§ DATA SUPPLIED

------------------------

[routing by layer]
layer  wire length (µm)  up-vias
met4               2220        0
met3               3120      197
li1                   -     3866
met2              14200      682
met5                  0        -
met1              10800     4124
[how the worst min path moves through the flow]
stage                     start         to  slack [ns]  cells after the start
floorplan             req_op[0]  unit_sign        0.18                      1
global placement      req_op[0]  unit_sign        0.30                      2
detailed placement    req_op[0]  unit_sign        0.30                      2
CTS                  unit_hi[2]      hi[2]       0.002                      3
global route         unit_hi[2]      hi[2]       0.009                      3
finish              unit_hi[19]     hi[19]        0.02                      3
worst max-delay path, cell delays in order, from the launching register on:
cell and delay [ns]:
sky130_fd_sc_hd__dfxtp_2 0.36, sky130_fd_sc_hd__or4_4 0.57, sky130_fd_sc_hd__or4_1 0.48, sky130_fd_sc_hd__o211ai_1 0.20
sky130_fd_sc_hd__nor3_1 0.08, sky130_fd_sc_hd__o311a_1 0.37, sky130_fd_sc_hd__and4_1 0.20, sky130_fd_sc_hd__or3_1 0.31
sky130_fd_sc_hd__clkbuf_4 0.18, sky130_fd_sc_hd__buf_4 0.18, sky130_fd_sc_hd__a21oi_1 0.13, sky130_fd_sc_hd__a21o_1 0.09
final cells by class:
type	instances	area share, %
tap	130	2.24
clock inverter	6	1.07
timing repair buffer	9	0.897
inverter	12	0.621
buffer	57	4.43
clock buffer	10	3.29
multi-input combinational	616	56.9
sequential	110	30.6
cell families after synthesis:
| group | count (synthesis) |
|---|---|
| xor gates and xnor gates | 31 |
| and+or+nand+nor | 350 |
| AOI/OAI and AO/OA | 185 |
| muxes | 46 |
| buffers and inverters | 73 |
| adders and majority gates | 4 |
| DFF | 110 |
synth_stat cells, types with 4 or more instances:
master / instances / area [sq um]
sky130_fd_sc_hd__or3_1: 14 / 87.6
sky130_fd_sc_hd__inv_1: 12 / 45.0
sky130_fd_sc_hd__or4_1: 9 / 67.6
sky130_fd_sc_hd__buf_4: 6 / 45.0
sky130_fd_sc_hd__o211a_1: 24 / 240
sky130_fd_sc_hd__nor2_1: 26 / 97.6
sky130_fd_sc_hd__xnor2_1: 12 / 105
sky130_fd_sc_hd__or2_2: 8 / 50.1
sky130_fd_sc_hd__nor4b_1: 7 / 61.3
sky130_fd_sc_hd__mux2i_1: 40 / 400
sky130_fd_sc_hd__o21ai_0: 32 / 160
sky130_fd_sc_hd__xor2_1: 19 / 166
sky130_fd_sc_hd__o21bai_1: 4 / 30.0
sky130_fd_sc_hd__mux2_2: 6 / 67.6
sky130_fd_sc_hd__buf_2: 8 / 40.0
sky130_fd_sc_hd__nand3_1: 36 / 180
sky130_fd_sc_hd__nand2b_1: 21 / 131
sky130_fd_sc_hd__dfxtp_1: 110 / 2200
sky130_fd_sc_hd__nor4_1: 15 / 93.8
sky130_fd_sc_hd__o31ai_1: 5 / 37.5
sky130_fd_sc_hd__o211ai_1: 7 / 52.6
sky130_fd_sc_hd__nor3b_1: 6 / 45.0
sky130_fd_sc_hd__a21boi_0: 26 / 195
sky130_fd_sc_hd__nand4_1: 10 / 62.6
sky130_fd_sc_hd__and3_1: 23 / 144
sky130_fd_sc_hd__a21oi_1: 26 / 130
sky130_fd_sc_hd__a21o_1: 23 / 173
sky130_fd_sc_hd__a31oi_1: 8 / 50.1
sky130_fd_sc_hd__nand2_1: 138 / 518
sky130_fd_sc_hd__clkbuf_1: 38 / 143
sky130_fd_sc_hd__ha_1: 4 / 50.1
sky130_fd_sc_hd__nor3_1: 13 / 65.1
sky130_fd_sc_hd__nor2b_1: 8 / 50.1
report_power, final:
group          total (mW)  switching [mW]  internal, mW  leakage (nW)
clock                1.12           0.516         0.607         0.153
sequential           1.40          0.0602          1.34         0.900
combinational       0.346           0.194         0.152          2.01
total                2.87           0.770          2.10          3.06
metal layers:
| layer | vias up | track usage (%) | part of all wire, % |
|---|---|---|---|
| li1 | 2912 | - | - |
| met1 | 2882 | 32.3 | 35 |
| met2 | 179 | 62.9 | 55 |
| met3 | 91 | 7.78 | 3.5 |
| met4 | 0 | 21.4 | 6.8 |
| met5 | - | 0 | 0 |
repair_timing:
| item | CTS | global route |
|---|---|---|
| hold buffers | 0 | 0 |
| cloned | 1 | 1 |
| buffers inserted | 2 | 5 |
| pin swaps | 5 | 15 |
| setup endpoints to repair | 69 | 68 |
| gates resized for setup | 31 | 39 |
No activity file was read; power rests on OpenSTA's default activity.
### src/rtl/ysyx_25030093_sram_arbiter.sv
// Shares one SRAM port between the IFU (read-only) and the LSU (read/write).
// One transaction in flight; round-robin on simultaneous requests.
module ysyx_25030093_sram_arbiter #(
  parameter int ADDR_W = 32,
  parameter int DATA_W = 32
) (
  input  logic                clk,
  input  logic                rst,
  input  logic                ifu_req_valid,
  output logic                ifu_req_ready,
  input  logic [ADDR_W-1:0]   ifu_addr,
  output logic                ifu_resp_valid,
  output logic [DATA_W-1:0]   ifu_rdata,
  input  logic                lsu_req_valid,
  output logic                lsu_req_ready,
  input  logic [ADDR_W-1:0]   lsu_addr,
  input  logic                lsu_wen,
  input  logic [DATA_W-1:0]   lsu_wdata,
  input  logic [DATA_W/8-1:0] lsu_wmask,
  output logic                lsu_resp_valid,
  output logic [DATA_W-1:0]   lsu_rdata,
  output logic                s_req_valid,
  input  logic                s_req_ready,
  output logic [ADDR_W-1:0]   s_addr,
  output logic                s_wen,
  output logic [DATA_W-1:0]   s_wdata,
  output logic [DATA_W/8-1:0] s_wmask,
  input  logic                s_resp_valid,
  input  logic [DATA_W-1:0]   s_rdata
);

  typedef enum logic [1:0] {S_IDLE, S_REQ, S_WAIT} state_t;
  localparam logic OWN_IFU = 1'b0;
  localparam logic OWN_LSU = 1'b1;

  state_t state;
  logic   owner;
  logic   last_grant;
  logic   ifu_win, lsu_win;
  logic   ifu_act, lsu_act;

  // Winner pick: a lone requester wins; on a tie the one not granted last wins.
  always_comb begin
    ifu_win = ifu_req_valid & (~lsu_req_valid | (last_grant == OWN_LSU));
    lsu_win = lsu_req_valid & (~ifu_req_valid | (last_grant == OWN_IFU));
  end

  assign ifu_req_ready = (state == S_IDLE) & ifu_win;
  assign lsu_req_ready = (state == S_IDLE) & lsu_win;

  // Response path is combinational from the SRAM, gated to the owner in WAIT.
  assign ifu_act        = (state == S_WAIT) & (owner == OWN_IFU);
  assign lsu_act        = (state == S_WAIT) & (owner == OWN_LSU);
  assign ifu_resp_valid = ifu_act & s_resp_valid;
  assign lsu_resp_valid = lsu_act & s_resp_valid;
  assign ifu_rdata      = ifu_act ? s_rdata : '0;
  assign lsu_rdata      = lsu_act ? s_rdata : '0;

  // Arbiter FSM: grant and latch in IDLE, hold request in REQ, await data in WAIT.
  always_ff @(posedge clk) begin
    if (rst) begin
      state       <= S_IDLE;
      owner       <= OWN_IFU;
      last_grant  <= OWN_LSU;
      s_req_valid <= 1'b0;
      s_addr      <= '0;
      s_wen       <= 1'b0;
      s_wdata     <= '0;
      s_wmask     <= '0;
    end else begin
      case (state)
        S_IDLE: begin
          if (ifu_win) begin
            s_addr      <= ifu_addr;
            s_wen       <= 1'b0;
            s_wdata     <= '0;
            s_wmask     <= {(DATA_W/8){1'b1}};
            owner       <= OWN_IFU;
            last_grant  <= OWN_IFU;
            s_req_valid <= 1'b1;
            state       <= S_REQ;
          end else if (lsu_win) begin
            s_addr      <= lsu_addr;
            s_wen       <= lsu_wen;
            s_wdata     <= lsu_wdata;
            s_wmask     <= lsu_wmask;
            owner       <= OWN_LSU;
            last_grant  <= OWN_LSU;
            s_req_valid <= 1'b1;
            state       <= S_REQ;
          end
        end
        S_REQ: begin
          if (s_req_ready) begin
            s_req_valid <= 1'b0;
            state       <= S_WAIT;
          end
        end
        S_WAIT: begin
          if (s_resp_valid) state <= S_IDLE;
        end
        default: begin
          s_req_valid <= 1'b0;
          state       <= S_IDLE;
        end
      endcase
    end
  end

endmodule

------------------------

§ WORK REQUEST
All lines in the listing above between the line with "sky130_fd_sc_hd__nand3_1: 36 / 180" and the line with "sky130_fd_sc_hd__a21boi_0: 26 / 195", inclusive, should be set down exactly, and no line outside that range.

§ ANSWER AREA
sky130_fd_sc_hd__nand3_1: 36 / 180
sky130_fd_sc_hd__nand2b_1: 21 / 131
sky130_fd_sc_hd__dfxtp_1: 110 / 2200
sky130_fd_sc_hd__nor4_1: 15 / 93.8
sky130_fd_sc_hd__o31ai_1: 5 / 37.5
sky130_fd_sc_hd__o211ai_1: 7 / 52.6
sky130_fd_sc_hd__nor3b_1: 6 / 45.0
sky130_fd_sc_hd__a21boi_0: 26 / 195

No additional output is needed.